Both my sister and a cousin who is one of Mom’s caregivers had warned me that this has been happening occasionally. The Alzheimer’s has messed with Mom’s circadian rhythms. First it was her inability to sleep at all. Now it’s her inability to judge the hour. I pulled aside the living room shades to show her how dark it was. She refused to change back into her nightgown, so I let her slide back under the covers in her clothes. A little while later, I heard her get up again, still obsessing about her laundered clothes, so I had to retrieve them and place them where she could see them. Still, she was trying to get her shoes on, and when I finally got her back in bed, I took the shoes with me.
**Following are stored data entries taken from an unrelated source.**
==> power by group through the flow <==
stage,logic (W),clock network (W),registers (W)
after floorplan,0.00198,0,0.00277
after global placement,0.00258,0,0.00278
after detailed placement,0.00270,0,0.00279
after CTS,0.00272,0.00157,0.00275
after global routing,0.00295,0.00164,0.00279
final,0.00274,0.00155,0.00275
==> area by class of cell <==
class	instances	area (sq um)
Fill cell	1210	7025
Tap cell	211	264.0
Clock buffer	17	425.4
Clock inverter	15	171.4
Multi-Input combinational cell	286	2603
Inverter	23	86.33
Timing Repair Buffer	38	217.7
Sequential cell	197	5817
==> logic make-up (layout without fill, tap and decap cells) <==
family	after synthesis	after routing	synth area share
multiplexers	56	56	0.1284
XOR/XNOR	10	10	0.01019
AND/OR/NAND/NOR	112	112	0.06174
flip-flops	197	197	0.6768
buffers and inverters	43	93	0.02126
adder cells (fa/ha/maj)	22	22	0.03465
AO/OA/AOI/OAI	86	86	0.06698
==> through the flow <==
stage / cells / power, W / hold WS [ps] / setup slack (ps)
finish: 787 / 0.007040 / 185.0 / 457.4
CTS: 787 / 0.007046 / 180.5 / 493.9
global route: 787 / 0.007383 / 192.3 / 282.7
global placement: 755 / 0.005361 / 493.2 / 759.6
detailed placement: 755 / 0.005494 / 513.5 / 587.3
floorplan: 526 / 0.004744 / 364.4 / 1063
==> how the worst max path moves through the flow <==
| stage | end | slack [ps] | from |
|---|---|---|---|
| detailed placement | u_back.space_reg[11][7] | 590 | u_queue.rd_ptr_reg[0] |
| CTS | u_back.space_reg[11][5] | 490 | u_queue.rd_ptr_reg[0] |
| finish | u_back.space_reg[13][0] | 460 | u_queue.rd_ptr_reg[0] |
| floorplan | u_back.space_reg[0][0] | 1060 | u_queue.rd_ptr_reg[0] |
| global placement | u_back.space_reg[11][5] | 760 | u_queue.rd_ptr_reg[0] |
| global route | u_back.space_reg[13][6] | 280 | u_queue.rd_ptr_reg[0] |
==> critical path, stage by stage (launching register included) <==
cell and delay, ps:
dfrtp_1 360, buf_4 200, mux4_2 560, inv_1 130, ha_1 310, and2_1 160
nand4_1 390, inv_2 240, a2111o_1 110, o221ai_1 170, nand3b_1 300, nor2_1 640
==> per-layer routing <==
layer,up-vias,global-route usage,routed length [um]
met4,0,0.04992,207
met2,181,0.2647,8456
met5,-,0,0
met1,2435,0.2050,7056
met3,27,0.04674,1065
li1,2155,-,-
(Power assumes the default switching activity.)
[config.mk]
export PLATFORM = sky130hd
export DESIGN_NAME = hbpe_packer
export DESIGN_NICKNAME = d
export VERILOG_FILES = /design/src/hw/rtl/hbpe_pkg.sv /design/src/hw/rtl/hbpe_packer.sv
export VERILOG_INCLUDE_DIRS = /design/src /design/src/hw/rtl
export SDC_FILE = /design/constraint.sdc
export NUM_CORES = 1
export LEC_CHECK = 0
export ABC_AREA = 1
export BUFFER_PORTS_ARGS = -buffer_cell sky130_fd_sc_hd__buf_2
export CAP_MARGIN = 40
export CELL_PAD_IN_SITES_DETAIL_PLACEMENT = 0
export CELL_PAD_IN_SITES_GLOBAL_PLACEMENT = 2
export CORE_ASPECT_RATIO = 1.5
export CORE_MARGIN = 5
export CORE_UTILIZATION = 29
export DETAILED_ROUTE_END_ITERATION = 7
export PLACE_DENSITY = 0.83
export SLEW_MARGIN = 20
export SYNTH_ARGS = -nofsm -noshare
export SYNTH_HDL_FRONTEND = slang
export SYNTH_SLANG_ARGS = --single-unit
[constraint.sdc]
create_clock -name aclk -period 2.4 [get_ports aclk]
set_input_delay 0.48 -clock aclk [delete_from_list [all_inputs] [get_ports aclk]]
set_output_delay 0.48 -clock aclk [all_outputs]
set_load 0.02 [all_outputs]
==> src/rtl/amdfs_pkg.sv <==
// Package of the depth-first order unit: field widths, codes and control structs.
// Depends on nothing; every other source file of the block but the defines header imports it.
`timescale 1ns / 1ps
`default_nettype none

package amdfs_pkg;

   localparam int NODE_W              = 6;
   localparam int FUNC_W              = 2;
   localparam int STATUS_W            = 2;
   localparam int COUNT_W             = 7;
   localparam int CSR_ADDR_W          = 3;
   localparam int CSR_DATA_W          = 32;
   localparam int NODES_DEFAULT       = 64;
   localparam int STACK_DEPTH_DEFAULT = 256;

   localparam logic [COUNT_W-1:0] NODE_COUNT_RESET = 7'd64;

   // Register select bit of the configuration address (byte address 4*i).
   localparam logic CSR_IDX_NODE_COUNT = 1'b0;

   typedef enum logic [FUNC_W-1:0] {
      FUNC_ADD_EDGE = 2'd0,
      FUNC_TRAVERSE = 2'd1,
      FUNC_CLEAR    = 2'd2,
      FUNC_NOP      = 2'd3
   } func_type;

   typedef enum logic [STATUS_W-1:0] {
      STATUS_OK       = 2'd0,
      STATUS_RANGE    = 2'd1,
      STATUS_OVERFLOW = 2'd2
   } status_type;

   typedef struct packed {
      logic rd_en;
      logic wr_en;
      logic clear_all;
   } adj_ctrl_type;

   typedef struct packed {
      logic rd_en;
      logic wr_en;
   } stk_ctrl_type;

endpackage

`default_nettype wire

==> src/rtl/amdfs_seq.sv <==
// Sequencer of the depth-first order unit: edge loads, stack pops and the
// neighbour scan that pushes one candidate per cycle. Depends on amdfs_pkg.
`timescale 1ns / 1ps
`default_nettype none

module amdfs_seq #(
   parameter int NODES       = amdfs_pkg::NODES_DEFAULT,
   parameter int STACK_DEPTH = amdfs_pkg::STACK_DEPTH_DEFAULT
) (
   input  logic                           clock,
   input  logic                           reset,
   input  logic [amdfs_pkg::COUNT_W-1:0]  node_count,
   input  logic                           req_valid,
   output logic                           req_ready,
   input  logic [amdfs_pkg::FUNC_W-1:0]   req_func,
   input  logic [amdfs_pkg::NODE_W-1:0]   req_from,
   input  logic [amdfs_pkg::NODE_W-1:0]   req_to,
   input  logic                           res_free,
   output logic                           res_valid,
   output logic [amdfs_pkg::NODE_W-1:0]   res_node,
   output logic                           res_last,
   output logic [amdfs_pkg::STATUS_W-1:0] res_status,
   output amdfs_pkg::adj_ctrl_type        adj_ctrl,
   output logic [amdfs_pkg::NODE_W-1:0]   adj_addr,
   output logic [NODES-1:0]               adj_wdata,
   input  logic [NODES-1:0]               adj_rdata,
   output amdfs_pkg::stk_ctrl_type        stk_ctrl,
   output logic [$clog2(STACK_DEPTH)-1:0] stk_waddr,
   output logic [$clog2(STACK_DEPTH)-1:0] stk_raddr,
   output logic [amdfs_pkg::NODE_W-1:0]   stk_wdata,
   input  logic [amdfs_pkg::NODE_W-1:0]   stk_rdata
);
   import amdfs_pkg::*;

   localparam int ADDR_W = $clog2(NODES);
   localparam int SP_W   = $clog2(STACK_DEPTH);
   localparam int FILL_W = $clog2(STACK_DEPTH + 1);

   typedef enum logic [5:0] {
      ST_IDLE = 6'b000001,
      ST_EDGE = 6'b000010,
      ST_POP  = 6'b000100,
      ST_NODE = 6'b001000,
      ST_LOAD = 6'b010000,
      ST_SCAN = 6'b100000
   } state_type;

   // Highest set bit of the candidate word.
   function automatic logic [ADDR_W-1:0] top_index(input logic [NODES-1:0] bits);
      logic [ADDR_W-1:0] idx;
      idx = '0;
      for (int i = 0; i < NODES; i++) begin
         if (bits[i]) begin
            idx = ADDR_W'(i);
         end
      end
      return idx;
   endfunction

   state_type         state_ff, state_in;
   logic [NODES-1:0]  visited_ff, visited_in;
   logic [NODES-1:0]  cand_ff, cand_in;
   logic [FILL_W-1:0] fill_ff, fill_in;
   logic              overflow_ff, overflow_in;
   logic              pend_valid_ff, pend_valid_in;
   logic [NODE_W-1:0] pend_node_ff, pend_node_in;
   logic [NODE_W-1:0] edge_from_ff, edge_from_in;
   logic [NODE_W-1:0] edge_to_ff, edge_to_in;

   logic [COUNT_W-1:0] n_eff;
   logic [NODES-1:0]   live_mask;
   logic               accept;
   logic               from_bad;
   logic               to_bad;
   logic [ADDR_W-1:0]  v_idx;
   logic               v_seen;
   logic [ADDR_W-1:0]  scan_idx;
   logic               stack_full;
   logic [FILL_W-1:0]  fill_dec;

   // A count of zero acts as one node, anything above NODES acts as NODES.
   always_comb begin
      if (node_count == '0) begin
         n_eff = COUNT_W'(1);
      end else if (node_count > COUNT_W'(NODES)) begin
         n_eff = COUNT_W'(NODES);
      end else begin
         n_eff = node_count;
      end
      for (int i = 0; i < NODES; i++) begin
         live_mask[i] = (COUNT_W'(i) < n_eff);
      end
   end

   assign req_ready  = (state_ff == ST_IDLE) && res_free;
   assign accept     = req_valid && req_ready;
   assign from_bad   = (COUNT_W'(req_from) >= n_eff);
   assign to_bad     = (COUNT_W'(req_to) >= n_eff);
   assign v_idx      = stk_rdata[ADDR_W-1:0];
   assign v_seen     = visited_ff[v_idx];
   assign scan_idx   = top_index(cand_ff);
   assign stack_full = (fill_ff == FILL_W'(STACK_DEPTH));
   assign fill_dec   = fill_ff - FILL_W'(1);

   always_comb begin
      state_in      = state_ff;
      visited_in    = visited_ff;
      cand_in       = cand_ff;
      fill_in       = fill_ff;
      overflow_in   = overflow_ff;
      pend_valid_in = pend_valid_ff;
      pend_node_in  = pend_node_ff;
      edge_from_in  = edge_from_ff;
      edge_to_in    = edge_to_ff;
      res_valid     = 1'b0;
      res_node      = '0;
      res_last      = 1'b0;
      res_status    = STATUS_OK;
      adj_ctrl      = '0;
      adj_addr      = '0;
      adj_wdata     = '0;
      stk_ctrl      = '0;
      stk_waddr     = fill_ff[SP_W-1:0];
      stk_raddr     = fill_dec[SP_W-1:0];
      stk_wdata     = '0;

      case (state_ff)
         ST_IDLE: begin
            if (accept) begin
               case (req_func)
                  FUNC_ADD_EDGE: begin
                     if (from_bad || to_bad) begin
                        res_valid  = 1'b1;
                        res_last   = 1'b1;
                        res_status = STATUS_RANGE;
                     end else begin
                        adj_ctrl.rd_en = 1'b1;
                        adj_addr       = req_from;
                        edge_from_in   = req_from;
                        edge_to_in     = req_to;
                        state_in       = ST_EDGE;
                     end
                  end
                  FUNC_TRAVERSE: begin
                     if (from_bad) begin
                        res_valid  = 1'b1;
                        res_last   = 1'b1;
                        res_status = STATUS_RANGE;
                     end else begin
                        visited_in     = '0;
                        overflow_in    = 1'b0;
                        pend_valid_in  = 1'b0;
                        stk_ctrl.wr_en = 1'b1;
                        stk_waddr      = '0;
                        stk_wdata      = req_from;
                        fill_in        = FILL_W'(1);
                        state_in       = ST_POP;
                     end
                  end
                  FUNC_CLEAR: begin
                     adj_ctrl.clear_all = 1'b1;
                  end
                  default: begin
                  end
               endcase
            end
         end
         ST_EDGE: begin
            adj_ctrl.wr_en = 1'b1;
            adj_addr       = edge_from_ff;
            adj_wdata      = adj_rdata | (NODES'(1) << edge_to_ff[ADDR_W-1:0]);
            state_in       = ST_IDLE;
         end
         ST_POP: begin
            if (fill_ff == '0) begin
               // Stack drained: the held node is the final result.
               if (res_free) begin
                  res_valid     = 1'b1;
                  res_node      = pend_node_ff;
                  res_last      = 1'b1;
                  res_status    = overflow_ff ? STATUS_OVERFLOW : STATUS_OK;
                  pend_valid_in = 1'b0;
                  state_in      = ST_IDLE;
               end
            end else begin
               stk_ctrl.rd_en = 1'b1;
               fill_in        = fill_dec;
               state_in       = ST_NODE;
            end
         end
         ST_NODE: begin
            if (!(!v_seen && pend_valid_ff && !res_free)) begin
               if (!v_seen) begin
                  visited_in[v_idx] = 1'b1;
                  if (pend_valid_ff) begin
                     res_valid = 1'b1;
                     res_node  = pend_node_ff;
                  end
                  pend_node_in  = stk_rdata;
                  pend_valid_in = 1'b1;
               end
               adj_ctrl.rd_en = 1'b1;
               adj_addr       = stk_rdata;
               state_in       = ST_LOAD;
            end
         end
         ST_LOAD: begin
            cand_in  = adj_rdata & live_mask & ~visited_ff;
            state_in = ST_SCAN;
         end
         ST_SCAN: begin
            if (cand_ff == '0) begin
               state_in = ST_POP;
            end else begin
               cand_in[scan_idx] = 1'b0;
               if (stack_full) begin
                  overflow_in = 1'b1;
               end else begin
                  stk_ctrl.wr_en = 1'b1;
                  stk_wdata      = NODE_W'(scan_idx);
                  fill_in        = fill_ff + FILL_W'(1);
               end
            end
         end
         default: begin
            state_in = ST_IDLE;
         end
      endcase
   end

   always_ff @(posedge clock) begin
      if (reset) begin
         state_ff      <= ST_IDLE;
         visited_ff    <= '0;
         fill_ff       <= '0;
         overflow_ff   <= 1'b0;
         pend_valid_ff <= 1'b0;
      end else begin
         state_ff      <= state_in;
         visited_ff    <= visited_in;
         fill_ff       <= fill_in;
         overflow_ff   <= overflow_in;
         pend_valid_ff <= pend_valid_in;
      end
   end

   always_ff @(posedge clock) begin
      cand_ff      <= cand_in;
      pend_node_ff <= pend_node_in;
      edge_from_ff <= edge_from_in;
      edge_to_ff   <= edge_to_in;
   end

endmodule

`default_nettype wire

==> config.mk <==
export PLATFORM = sky130hd
export DESIGN_NAME = amdfs_seq
export DESIGN_NICKNAME = d
export VERILOG_FILES = /design/src/rtl/amdfs_pkg.sv /design/src/rtl/amdfs_seq.sv
export SDC_FILE = /design/constraint.sdc
export NUM_CORES = 1
export LEC_CHECK = 0
export BUFFER_PORTS_ARGS = -buffer_cell sky130_fd_sc_hd__buf_4
export CAP_MARGIN = 20
export CORE_ASPECT_RATIO = 0.9
export CORE_MARGIN = 2
export CORE_UTILIZATION = 35
export DETAILED_ROUTE_END_ITERATION = 10
export SYNTH_ARGS = -nofsm -noshare
export SYNTH_HDL_FRONTEND = slang
export SYNTH_SLANG_ARGS = --single-unit
==> constraint.sdc <==
create_clock -name clock -period 5.05 [get_ports clock]
set_clock_uncertainty 0.05 [all_clocks]
set_input_delay 0.2525 -clock clock [delete_from_list [all_inputs] [get_ports clock]]
set_output_delay 0.2525 -clock clock [all_outputs]
set_load 0.1 [all_outputs]
==> reports/results.ini <==
[outcome]
status=complete, no violations

[critical_path]
crit_required_ps=4750
worstSetupPathType=flip-flop to output port
cp-end-kind=output port
start_kind=flip-flop
slowest_delay_ps=610
crit_chain=nor4_1 > nand4_1 > nor3_4 > a21oi_1 > and2_1 > or2_2 > buf_4
crit_buf_inv=1
cp_max_fo=7
slowest_stage=nor4_1
cp_top_family=simple AND/OR/NAND/NOR gates
cp.arrival_ps=3690

[sta]
max_slew_margin_pct=22.3
hold_viol=0
max_slew.worst_pin.slew_ps=1140
rsz0062_at_grt=no
tns_ps=0
drv_slew=0
period_share_pct=79.0
period_needed_ps=3990
max_freq_mhz=251
setup_violations=0

[global_route]
track_usage_pct=30.2
grt_pass1_wl_mm=73.0
grt_pass1_vias=11241
overflow=0
grt_start_max_net_pins=65
antenna_found_initial=2

[clock_network]
clockBufferDepth=2
cts_setup_buffers=0
cts_tree=done
clk_latency_ps=450
cts-root-buf=clkbuf_16
cts_buffers=17
clock-sinks=163
cts.clk_slew.worst_paths_ps=70
cts_max_level=4

[layout]
multi_input_area_mm2=0.00645
fin_nets=1650
seq_area_mm2=0.00408
final_core_util_pct=44.2
area_growth_pct=24.3
fillers=3120
drive_gt1_share_pct=19.8
final_cells=1966

[yosys]
async_reset_ff_share_pct=0
ys_seq_elements=163
synth_top_area_share_pct=22.4
syn_area_per_cell_um2=8.09
syn-instance-count=1358
syn_area_mm2=0.0110
synth_cell_types=81
synth_fp_nets=1467
synth_area_leaders=edfxtp_1 22%, dfxtp_1 15%, a21oi_1 6.2%, nor2_1 5.5%, nand2_1 5.2%
synth_largest_area_cell=edfxtp_1
yosys_warnings=0
yosysSeqAreaShare_pct=37.2
synth-edff-count=82
ys.flop_type=edfxtp_1

[detailed_routing]
via_count=12055
wl_per_cell_um=25.5
drt_iter0_drc=1537
routed_wirelength_mm=50.1
firstDrtPassIters=8
via_per_inst=6.13
drc=0
drtAntennaViolNets=0

[power_and_ir_drop]
power_density_mw_per_mm2=335
peakVddDrop_mv=0.316
p_leak_uw=0.00524

[placement]
dp_cells=1921
place_hpwl_mm=38.4
portBuffers=202
gp_congestion=0.945

[die]
start_util_pct=35.6
dieArea_mm2=0.0328
die_w_um=191
core-area_mm2=0.0309
row_count=61
die_h_um=172
ios=203

[worst_hold_path]
hold_class=primary input to flip-flop

[job]
maxCapViolCount=0

-- cell usage in the layout, fill, tap and decap left out, drive strengths merged, types with 22 or more instances in the layout --
cell / synthesis / layout
buf: 16 / 223
nor2: 161 / 161
nand2: 153 / 153
a21oi: 138 / 138
o21ai: 108 / 108
edfxtp: 82 / 82
dfxtp: 81 / 81
inv: 56 / 64
nor3: 35 / 35
nor4: 31 / 31
nor2b: 28 / 28
nand3b: 25 / 25
nand4b: 25 / 25
nand3: 22 / 22
-- power by group --
group	switching, µW	internal [µW]
Sequential	43.2	1420
Combinational	1290	411
Clock	629	791
Total	1960	2620
-- cells in the mapped netlist, types with 14 or more instances --
| cell | count |
|---|---|
| o21ai_0 | 49 |
| o31ai_1 | 16 |
| a31oi_1 | 19 |
| inv_1 | 56 |
| nand2_1 | 153 |
| nand3b_1 | 25 |
| edfxtp_1 | 82 |
| nor3_1 | 34 |
| nand3_1 | 22 |
| dfxtp_1 | 81 |
| nor2_1 | 161 |
| clkbuf_1 | 53 |
| nor4_1 | 31 |
| o21ai_1 | 59 |
| ha_1 | 14 |
| nand2b_1 | 19 |
| a21oi_1 | 137 |
| nor2b_1 | 28 |
| nand4b_1 | 24 |
-- metrics by stage --
step | setup slack (ps) | hold slack [ps] | total power (µW) | area [µm²]
6_report | 1060 | 21.3 | 4580 | 13700
5_1_grt | 846 | 13.8 | 4710 | 13700
3_3_place_gp | 1230 | 396 | 3160 | 12900
4_1_cts | 1100 | 9.82 | 4560 | 13600
3_5_place_dp | 1150 | 402 | 3160 | 12900
2_1_floorplan | 581 | 301 | 2720 | 11000
-- worst paths after layout --
path / startpoint / depth (start not counted) / slack [ps] / endpoint
worst max register to register: cand_ff[48] / 7 / 1550 / fill_ff[2]
worst min-delay path: req_from[0] / 1 / 20 / edge_from_ff[0]
worst max-delay path: cand_ff[48] / 7 / 1060 / stk_ctrl[0]
worst min register to register: visited_ff[8] / 2 / 410 / visited_ff[8]
-- flip-flops by register name (all words and copies together) (netlist names) --
register,cells
pend_node_ff,6
edge_from_ff,6
visited_ff,64
fill_ff,9
overflow_ff,1
state_ff,6
edge_to_ff,6
cand_ff,64
pend_valid_ff,1
-- repair_timing --
| action | 4_1_cts | 5_1_grt |
|---|---|---|
| hold buffers | 9 | 0 |
| endpoints found under the hold margin | 9 | 0 |
| resized for setup | 0 | 0 |
-- area by class of cell --
class | instances | share of cell area, %
multi-input cells | 1070 | 47.2
flip-flops and latches | 163 | 29.9
repair buffers | 233 | 13.0
well taps | 409 | 3.75
clock buffers | 19 | 3.40
inverters | 56 | 1.54
clock inverters | 13 | 1.17
diodes | 3 | 0.0550
-- routing by layer --
layer	global-route usage [%]	wire length, µm	vias to the layer above
met3	6.45	4970	115
met4	12.9	2130	0
met2	45.1	21800	725
met1	42.0	21200	5729
met5	0	0	-
li1	-	-	5486
-- logic make-up (layout without fill, tap and decap cells) --
family / after synthesis / count (layout) / synth area share (%)
XOR/XNOR: 9 / 9 / 0.717
AO/OA/AOI/OAI: 429 / 429 / 25.0
buffers and inverters: 125 / 321 / 4.51
adder cells (fa/ha/maj): 14 / 14 / 1.59
other: 0 / 3 / 0
AND/OR/NAND/NOR: 597 / 597 / 28.5
multiplexers: 21 / 21 / 2.48
flip-flops: 163 / 163 / 37.2
-- worst reg2reg max path, delay by kind of cell (launching register included) --
kind             cells  cell delay, ps
flip-flops           1             510
AO/OA/AOI/OAI        2             940
AND/OR/NAND/NOR      5            1880
Power figures use the tool's default switching activity.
Ridiculous, I know. And later, as I lay in the dark, I would have laughed if I hadn’t been so terrified; it’s not as if hiding her shoes is going to prevent her from getting back up. But at the moment I sort of panicked and did the only thing I could think of that might stop her from walking out the door. Because that was my fear, that just as I’d not heard her get up and change into her clothes and move to the living room I wouldn’t hear her walk out the door into the cold night. And as I lay there, I remembered that somehow Mom lost her Medic Alert bracelet, and in the busy-ness of buying groceries, filling prescriptions, driving her to the doctor and making calls to the medical supplier, I’d not yet called to order a new bracelet. That frightened me even more.
I’ve been fighting a sinus infection, and that first burst of adrenaline that coursed through my body when I first woke up seemed to leave me more exhausted. I fought my body; it wanted sleep but I needed to stay awake. I called on those reserves that have gotten me through all-nighters in the name of work in the past. I’ve staked out perp-walks at odd hours, chased wall clouds in the dark, held vigil at pre-dawn crime scenes, and once, spent a night in a car in Maryland’s Greenbelt Park while waiting to take photos of a religious ceremony at sunrise. Surely, I could stay awake and listen for my mother, right? I mean, these are pretty high stakes — a human being who might wander and get lost in the night. As a journalist, I’ve covered enough of these stories to know they often don’t turn out well.
For the next couple of hours, every tick, creak and sigh in this tiny house jerked my head from the pillow and set my heart pounding. Deep breaths, I told myself. Like yoga class. Except I floundered, forgetting to breathe for long moments at a time. A light would surely disturb her if she wasn’t already awake, so every few minutes I peered down the hall and strained to discern the different shades of gray, to see if one shadow might peel itself away from the others and morph into my mother. I finally dozed off around 3:30, and woke up around 7 with a painful kink in my shoulder from sleeping with an ear turned toward the door. When I woke her, I thought Mom would remember nothing about last night. But when I told her she needed to get up and get dressed, she smiled and said, “I already put on my clothes.”
I may camp out on the living room couch tonight, and I need to research how to fasten the doors to that Mom can’t get out at night. And I guess remembering to breathe would help, too.